55. Rechtsvindingstheorie = samenhangend geheel aan opvattingen over taak en plaats van de rechter in de maatschappij.  D.m.v. 5 vragen kan men iemand als vooral een aanhanger van het legisme dan wel van de Freirechtsbewegung kwalificeren. 
a. de wet is - het beslissende woord van de hoogste autoriteit in een rechtstaat of
- richtsnoer voor de rechter
b. welke vrijheid heeft de rechter ten opzichte van de wet?
c. wie is verantwoordelijk voor de rechtsontwikkeling in geval van ontoereikende wetgeving: rechter of wetgever?
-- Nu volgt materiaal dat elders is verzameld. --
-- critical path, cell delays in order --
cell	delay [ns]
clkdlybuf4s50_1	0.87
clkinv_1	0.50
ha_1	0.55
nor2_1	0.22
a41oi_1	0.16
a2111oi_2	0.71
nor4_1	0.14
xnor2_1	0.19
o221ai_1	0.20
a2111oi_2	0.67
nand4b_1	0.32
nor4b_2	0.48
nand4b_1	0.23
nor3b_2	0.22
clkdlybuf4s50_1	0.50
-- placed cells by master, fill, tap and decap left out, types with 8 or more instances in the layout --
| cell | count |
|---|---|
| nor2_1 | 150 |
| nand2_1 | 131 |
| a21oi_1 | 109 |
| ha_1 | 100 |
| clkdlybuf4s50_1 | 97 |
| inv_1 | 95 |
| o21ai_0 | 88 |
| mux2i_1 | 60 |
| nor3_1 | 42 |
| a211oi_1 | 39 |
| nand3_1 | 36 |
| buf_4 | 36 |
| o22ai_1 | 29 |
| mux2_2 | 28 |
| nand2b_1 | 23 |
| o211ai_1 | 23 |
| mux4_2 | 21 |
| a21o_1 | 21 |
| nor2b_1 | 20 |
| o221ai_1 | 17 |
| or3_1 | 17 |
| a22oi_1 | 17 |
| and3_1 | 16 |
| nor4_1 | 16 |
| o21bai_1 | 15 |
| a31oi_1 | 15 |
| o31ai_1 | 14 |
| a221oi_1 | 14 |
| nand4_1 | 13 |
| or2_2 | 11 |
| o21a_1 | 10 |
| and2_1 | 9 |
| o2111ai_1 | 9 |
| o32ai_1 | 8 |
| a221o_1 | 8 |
## flow/config.mk

```make
export PLATFORM = sky130hd
export DESIGN_NAME = B2BCD
export DESIGN_NICKNAME = B2BCD
export VERILOG_FILES = /design/flow/design.v
export SDC_FILE = /design/flow/constraint.sdc
export NUM_CORES = 4
export LEC_CHECK = 1
export CORE_AREA = 10 10 111 111
export DIE_AREA = 0 0 121 121
```

## flow/constraint.sdc

```tcl
current_design B2BCD

set clk_period 19.4
set clk_io_pct 0.2

create_clock -name clk0 -period $clk_period

set non_clock_inputs [all_inputs -no_clocks]
set_input_delay [expr $clk_period * $clk_io_pct] -clock clk0 $non_clock_inputs
set_output_delay [expr $clk_period * $clk_io_pct] -clock clk0 [all_outputs]
```

## flow/run.sh

```bash
#!/bin/bash
# OpenROAD 26Q1-2900-gdf79404cd8, Yosys 0.63+post, stock flow scripts
make -C /OpenROAD-flow-scripts/flow DESIGN_CONFIG=/design/flow/config.mk WORK_HOME=/design/flow/orfs finish
```
--- /design/flow/run.sh ---
#!/bin/bash
# OpenROAD 26Q1-2900-gdf79404cd8, Yosys 0.63+post, stock flow scripts
make -C /OpenROAD-flow-scripts/flow DESIGN_CONFIG=/design/flow/config.mk WORK_HOME=/design/flow/orfs finish
--- /design/flow/config.mk ---
export PLATFORM = sky130hd
export DESIGN_NAME = ClockDivider
export DESIGN_NICKNAME = ClockDivider
export VERILOG_FILES = /design/flow/design.v
export SDC_FILE = /design/flow/constraint.sdc
export NUM_CORES = 4
export LEC_CHECK = 1
export CORE_UTILIZATION = 50
--- /design/flow/constraint.sdc ---
current_design ClockDivider

set clk_period 10.4
set clk_io_pct 0.2

create_clock -name clk0 -period $clk_period [get_ports {clock_i}]

set non_clock_inputs [all_inputs -no_clocks]
set_input_delay [expr $clk_period * $clk_io_pct] -clock clk0 $non_clock_inputs
set_output_delay [expr $clk_period * $clk_io_pct] -clock clk0 [all_outputs]
--- /design/flow/design.v ---
`timescale 1ns / 1ps
module ClockDivider(
    input clock_i,
    input reset_i,
    output reg clock_1Hz_o,
    output reg clock_2Hz_o,
    output reg clock_5Hz_o,
    output reg clock_10KHz_o
    );
    reg [27:0]count_1Hz;
    reg [27:0]count_2Hz;
    reg [27:0]count_5Hz;
    reg [27:0]count_10KHz;
    parameter divisor_1Hz = 28'd100000000;
    parameter divisor_2Hz = 28'd50000000;
    parameter divisor_5Hz = 28'd20000000;
    parameter divisor_10KHz = 28'd10000;
    always @ (posedge clock_i) begin
        if (reset_i == 0) begin
            count_1Hz = 28'd0;
            count_2Hz = 28'd0;
            count_5Hz = 28'd0;
            count_10KHz = 3'd0;
        end else begin
            if (count_1Hz >= divisor_1Hz/2) begin
                clock_1Hz_o = 1'b1;
            end else begin
                clock_1Hz_o = 1'b0;
            end  
            if (count_2Hz >= divisor_2Hz/2) begin
                clock_2Hz_o = 1'b1;
            end else begin
                clock_2Hz_o = 1'b0;
            end  
            if (count_5Hz >= divisor_5Hz/2) begin
                clock_5Hz_o = 1'b1;
            end else begin
                clock_5Hz_o = 1'b0;
            end  
            if (count_10KHz >= divisor_10KHz/2) begin
                clock_10KHz_o = 1'b1;
            end else begin
                clock_10KHz_o = 1'b0;
            end  
            count_1Hz = count_1Hz + 1;
            count_2Hz = count_2Hz + 1;
            count_5Hz = count_5Hz + 1;
            count_10KHz = count_10KHz + 1;
            if (count_1Hz == divisor_1Hz) begin
                count_1Hz <= 28'd0;
            end  
            if (count_2Hz == divisor_2Hz) begin
                count_2Hz <= 28'd0;
            end  
            if (count_5Hz == divisor_5Hz) begin
                count_5Hz <= 28'd0;
            end  
            if (count_10KHz == divisor_10KHz) begin
                count_10KHz <= 3'd0;
            end  
        end  
    end 
endmodule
d. centrale waarde in rechtsvinding: rechtszekerheid of rechtvaardigheid?
e. in welke mate is buitenwettelijk recht toegestaan als rechtsbron?
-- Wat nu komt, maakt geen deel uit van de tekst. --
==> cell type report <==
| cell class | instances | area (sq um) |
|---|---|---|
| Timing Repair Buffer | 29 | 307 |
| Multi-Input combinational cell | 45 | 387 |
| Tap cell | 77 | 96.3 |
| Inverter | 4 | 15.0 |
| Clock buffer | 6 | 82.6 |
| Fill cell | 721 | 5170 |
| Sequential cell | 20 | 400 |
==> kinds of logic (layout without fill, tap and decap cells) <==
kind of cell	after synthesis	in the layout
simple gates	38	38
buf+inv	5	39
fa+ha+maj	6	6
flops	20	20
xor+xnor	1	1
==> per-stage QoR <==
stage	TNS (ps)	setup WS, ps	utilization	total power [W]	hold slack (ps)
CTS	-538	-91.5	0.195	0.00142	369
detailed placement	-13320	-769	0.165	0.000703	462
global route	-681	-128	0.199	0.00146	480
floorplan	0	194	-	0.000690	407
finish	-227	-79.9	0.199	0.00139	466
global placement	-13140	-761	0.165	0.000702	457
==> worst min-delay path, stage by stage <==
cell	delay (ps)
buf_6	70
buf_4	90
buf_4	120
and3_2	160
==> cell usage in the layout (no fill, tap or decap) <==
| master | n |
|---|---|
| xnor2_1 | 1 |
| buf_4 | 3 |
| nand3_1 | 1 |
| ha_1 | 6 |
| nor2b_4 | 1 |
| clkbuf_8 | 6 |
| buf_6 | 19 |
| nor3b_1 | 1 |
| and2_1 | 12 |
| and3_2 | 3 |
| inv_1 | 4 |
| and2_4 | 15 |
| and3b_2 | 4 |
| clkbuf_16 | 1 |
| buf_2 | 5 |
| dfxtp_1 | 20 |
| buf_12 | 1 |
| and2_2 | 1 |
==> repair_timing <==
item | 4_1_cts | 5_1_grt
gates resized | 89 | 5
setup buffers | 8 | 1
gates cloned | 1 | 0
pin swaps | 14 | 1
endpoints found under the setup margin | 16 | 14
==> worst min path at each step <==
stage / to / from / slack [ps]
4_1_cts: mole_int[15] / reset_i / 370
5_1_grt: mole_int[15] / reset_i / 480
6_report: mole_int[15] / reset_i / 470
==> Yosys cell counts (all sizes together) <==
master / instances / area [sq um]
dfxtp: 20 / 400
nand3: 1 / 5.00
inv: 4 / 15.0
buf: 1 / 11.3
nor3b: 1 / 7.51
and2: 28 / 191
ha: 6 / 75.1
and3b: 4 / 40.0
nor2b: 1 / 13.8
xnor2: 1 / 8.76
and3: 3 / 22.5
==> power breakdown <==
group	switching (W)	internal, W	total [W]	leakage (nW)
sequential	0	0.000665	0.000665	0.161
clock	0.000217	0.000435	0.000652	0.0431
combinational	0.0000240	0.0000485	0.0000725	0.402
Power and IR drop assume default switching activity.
[flow/config.mk]
export PLATFORM = sky130hd
export DESIGN_NAME = spi_master
export DESIGN_NICKNAME = spi_master
export VERILOG_FILES = /design/flow/design.v
export SDC_FILE = /design/flow/constraint.sdc
export NUM_CORES = 4
export LEC_CHECK = 1
export CORE_UTILIZATION = 40
[flow/constraint.sdc]
current_design spi_master

set clk_period 1.7
set clk_io_pct 0.2

create_clock -name clk0 -period $clk_period [get_ports {clk}]

set non_clock_inputs [all_inputs -no_clocks]
set_input_delay [expr $clk_period * $clk_io_pct] -clock clk0 $non_clock_inputs
set_output_delay [expr $clk_period * $clk_io_pct] -clock clk0 [all_outputs]
[flow/design.v]
module spi_master(rstb,clk,mlb,start,tdat,cdiv,din, ss,sck,dout,done,rdata);
    input rstb,clk,mlb,start;
    input [7:0] tdat;   
    input [1:0] cdiv;   
	input din;
	output reg ss; 
	output reg sck; 
	output reg dout; 
    output reg done;
	output reg [7:0] rdata;  
parameter idle=2'b00;		
parameter send=2'b10; 
parameter finish=2'b11; 
reg [1:0] cur,nxt;
	reg [7:0] treg,rreg;
	reg [3:0] nbit;
	reg [4:0] mid,cnt;
	reg shift,clr;
always @(start or cur or nbit or cdiv or rreg) begin
		 nxt=cur;
		 clr=0;  
		 shift=0; 
		 case(cur)
			idle:begin
				if(start==1)
		               begin 
							 case (cdiv)
								2'b00: mid=2;
								2'b01: mid=4;
								2'b10: mid=8;
								2'b11: mid=16;
 							 endcase
						shift=1;
						done=1'b0;
						nxt=send;	 
						end
		        end  
			send:begin
				ss=0;
				if(nbit!=8)
					begin shift=1; end
				else begin
						rdata=rreg;done=1'b1;
						nxt=finish;
					end
				end 
			finish:begin
					shift=0;
					ss=1;
					clr=1;
					nxt=idle;
				 end
			default: nxt=finish;
      endcase
    end 
always@(negedge clk or negedge rstb) begin
 if(rstb==0) 
   cur<=finish;
 else 
   cur<=nxt;
 end
always@(negedge clk or posedge clr) begin
  if(clr==1) 
		begin cnt=0; sck=1; end
  else begin
	if(shift==1) begin
		cnt=cnt+1; 
	  if(cnt==mid) begin
	  	sck=~sck;
		cnt=0;
		end  
	end  
 end  
end  
always@(posedge sck or posedge clr ) begin  
 if(clr==1)  begin
			nbit=0;  rreg=8'hFF;  end
    else begin 
		  if(mlb==0)  
			begin  rreg={din,rreg[7:1]};  end 
		  else   
			begin  rreg={rreg[6:0],din};  end
		  nbit=nbit+1;
 end  
end  
always@(negedge sck or posedge clr) begin
 if(clr==1) begin
	  treg=8'hFF;  dout=1;  
  end  
 else begin
		if(nbit==0) begin  
			treg=tdat; dout=mlb?treg[7]:treg[0];
		end  
		else begin
			if(mlb==0)  
				begin treg={1'b1,treg[7:1]}; dout=treg[0]; end
			else 
				begin treg={treg[6:0],1'b1}; dout=treg[7]; end
		end
 end  
end  
endmodule
[flow/run.sh]
#!/bin/bash
# OpenROAD 26Q1-2900-gdf79404cd8, Yosys 0.63+post, stock flow scripts
make -C /OpenROAD-flow-scripts/flow DESIGN_CONFIG=/design/flow/config.mk WORK_HOME=/design/flow/orfs finish
==> flow_summary_export.csv <==
group,metric,value,unit
run_status,status,"complete, but fails checks",
setup_path,cpMaxStageDelayCell,"dfstp_2",
setup_path,required,1.36,ns
global_routing,grt_first_pass_wirelength,4460,microns
synth,largest_area_cell,"dfstp_2",
clock_tree,path_clk_slew,0.03,ns
setup_path,r2r_cells,6,
setup_path,cp-start-kind,"flip-flop",
die,placementRows,22,
clock_tree,cts_buffer_depth,2,
final_timing,untimed_endpoints,46,
setup_path,timing.rr.start,"cnt[0]$_DFFE_NP0P_",
setup_path,critPathBufInv,1,
routing,num_antenna_cells,0,
worst_hold_path,hold_class,"reg -> async",
run,cap_violations,0,
final_timing,finClkSkew,0.0437,ns
routing,first_pass_iters,5,
final_timing,max_slew_margin,43.8,%
run,tool_warnings,31,
layout,area_delta_synth_final,26.9,%
routing,wirelength,2550,microns
setup_path,critPathTopFamily,"flip-flops",
synth,topCellsByArea,"dfstp_2, dlxtn_1, dfrtn_1, dfrtp_1, xnor2_1",
run_status,violations,"negative setup slack",
routing,dr_total_vias,989,
global_routing,grt_max_degree,28,
final_timing,tightest_slew,0.840,ns
synth,yosysWarningCount,1,
power_and_ir_drop,p_leak,0.887,nW
final_timing,finalWorstSetupSlack,-0.464,ns
final_timing,hold_viol_final,0,
setup_path,cpPeakStageDelay,0.57,ns
synth,yosys_cells,134,
die,chipArea,4350,sq um
final_timing,unclocked_pins,35,
synth,yosys_register_bits,44,
place,dpl_worst_slack,-0.875,ns
synth,syn_area,1640,sq um
die,dieHeight,65.9,microns
setup_path,end_kind,"primary output",
setup_path,crit_fanout,6,
place,gp_congestion,0.895,
power_and_ir_drop,ir_worst_vdd,0.000902,V
clock_tree,clock_latency,0.29,ns
synth,avgSynthCellArea,12.2,sq um
clock_tree,cts_tree,"yes",
routing,via_per_inst,4.54,
synth,postSynthCellCount,134,
final_timing,drv_slew,0,
synth,synth.distinct_cells,29,
setup_path,startpoint,"sck$_DFFE_NP1P_",
setup_path,crit_chain,"buf_2",
clock_tree,cts_root_buf,"clkbuf_8",
global_routing,overflow,0,
layout,layout-drive-gt1-share,30.6,%
setup_path,r2r_end,"cnt[4]$_DFFE_NP0P_",
global_routing,antenna_found_initial,0,
final_timing,setup_viol,6,
setup_path,cp.arrival,1.82,ns
final_timing,rsz0062_at_grt,"yes",
routing,avgRoutedWirePerCell,11.7,microns
die,io_pins,27,
setup_path,cp-endpoint,"sck",
final_timing,fin_setup_tns,-0.929,ns
die,initCoreUtil,43.1,%
setup_path,r2r_slack,0.08,ns
clock_tree,numCtsBuffers,3,
synth,yosys_area,1640,sq um
routing,drc,0,
setup_path,path_class,"reg -> out",
die,core,3800,sq um
setup_path,path_depth,1,
power_and_ir_drop,powerDensity,890,nW/um^2
die,die_x,65.9,microns
global_routing,grt_pass1_vias,952,
place,hpwl,2000,microns
clock_tree,htreeDepth,1,
routing,drtIter0Drc,41,
global_routing,grt.total_usage,13.8,%
synth,top_area_share,30.5,%
routing,antenna_left,0,
place,portBuffers,26,
==> area by class of cell <==
| cell class | count | area [sq um] |
|---|---|---|
| inverters | 7 | 26.3 |
| multi-input cells | 78 | 623 |
| clock buffers | 4 | 45.0 |
| well taps | 48 | 60.1 |
| repair buffers | 35 | 328 |
| flip-flops and latches | 44 | 985 |
| fillers | 311 | 1720 |
| clock inverters | 2 | 7.51 |
==> cells in the mapped netlist <==
cell,number
dlxtn_1,14
nor2b_4,1
a21oi_1,2
mux2_2,8
mux2i_1,7
a21boi_4,1
dfstp_2,19
nand3_2,1
inv_1,7
o211ai_1,1
buf_6,1
xnor2_1,11
inv_2,1
nor2_1,9
nand3_1,5
ha_1,3
xor2_1,3
nor2b_1,4
nand3b_2,1
and2_1,1
dfrtp_1,4
nor3_1,1
nand2_1,10
nand2b_1,1
mux4_2,1
buf_2,3
dfrtn_1,7
o21ai_0,6
nor2_4,1
==> per-layer routing <==
layer,vias up,global-route usage [%],part of all wire (%)
met5,-,0,0
met4,0,0.266,0
met3,0,1.92,3.6
met2,19,20.4,46
met1,465,24.4,50
li1,505,-,-
==> cell usage in the layout (no fill, tap or decap), drive strengths merged <==
master	count
a21boi	1
a21oi	2
and2	1
buf	11
clkbuf	4
clkdlybuf4s50	24
dfrtn	7
dfrtp	4
dfstp	19
dlxtn	14
ha	3
inv	9
mux2	8
mux2i	7
mux4	1
nand2	10
nand2b	1
nand3	6
nand3b	1
nor2	10
nor2b	5
nor3	1
o211ai	1
o21ai	6
xnor2	11
xor2	3
==> sequential cells by signal, indices dropped and copies added (netlist names) <==
signal,flops
sck,1
done,1
treg,8
dout,1
rreg,8
ss,1
mid,4
nbit,4
cnt,5
cur,3
rdata,8
==> cell families (layout without fill, tap and decap cells) <==
group | Yosys count | after routing | share of synthesized area [%]
AND-OR/OR-AND | 10 | 10 | 4.06
adder cells (fa/ha/maj) | 3 | 3 | 2.30
latches | 14 | 14 | 12.9
AND/OR/NAND/NOR | 35 | 35 | 11.3
buffers and inverters | 12 | 48 | 3.44
flip-flops | 30 | 30 | 47.4
XOR/XNOR | 14 | 14 | 7.50
multiplexers | 16 | 16 | 11.2
==> worst min-delay path by stage <==
stage | start | end | cells past startpoint
CTS | cur[0]$_DFF_NN1_ | cnt[0]$_DFFE_NP0P_ | 2
finish | cur[0]$_DFF_NN1_ | cnt[2]$_DFFE_NP0P_ | 2
global route | cur[0]$_DFF_NN1_ | cnt[2]$_DFFE_NP0P_ | 2
==> power by group <==
part,internal [mW],switching [mW]
clock network,0.170,0.0918
logic,0.401,0.287
registers,0.747,0.150
==> stage by stage <==
stage,cell area (sq um),power (mW),hold WS [ns],util [%],cells
final,2070,1.85,0.277,54.6,218
after global routing,2070,1.98,0.346,54.6,218
after CTS,2050,1.84,0.298,54.0,216
after detailed placement,1990,1.58,0.253,52.4,210
after global placement,1990,1.57,0.253,52.4,210
after floorplan,1650,1.29,0.295,-,134
==> what timing repair did <==
action / in CTS / in global routing
endpoints found under the setup margin: 9 / 6
endpoints found under the hold margin: 0 / 0
gates resized: 11 / 2
hold buffers: 0 / 0
buffers inserted: 1 / 2
pin swaps: 4 / 1
No activity file was given, so power comes from the tool's default toggle rates.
56. Ad a. Trias politica: wetgever moet algemeen verbindende voorschriften maken en rechter moet n.a.v. een conflict, een beslissing in een concreet geval nemen. Het is de rechter verboden de wet op innerlijke waarde of billijkheid te beoordelen en de rechter moet tegelijk recht spreken en mag dit niet weigeren.
Ad b. Aanhangers van de Freirechtbewegung vinden dat de rechter die het antwoord in de wet mist, buiten de wet het antwoord mag zoeken.
Ad c. Het initiatief tot rechtsontwikkeling moet bij de wetgever liggen.
Ad d. Legist: burger mag vertrouwen op voor de hand liggende betekenis van een wettekst zoals door de wetgever bedoeld. Fr.bewegung: als de rechter een vordering billijk vindt, al gaat dit buiten de wet om, moet zijn toegewezen worden.
Ad e. Legist: het gevaar van rechterlijk subjectivisme ligt op de loer. Fr. bew. de beslissing van de rechter gaat toch altijd terug op geweten of maatschappijvisie.
57. Het is van belang dat de rechter de wetgever niet voor de voeten loopt.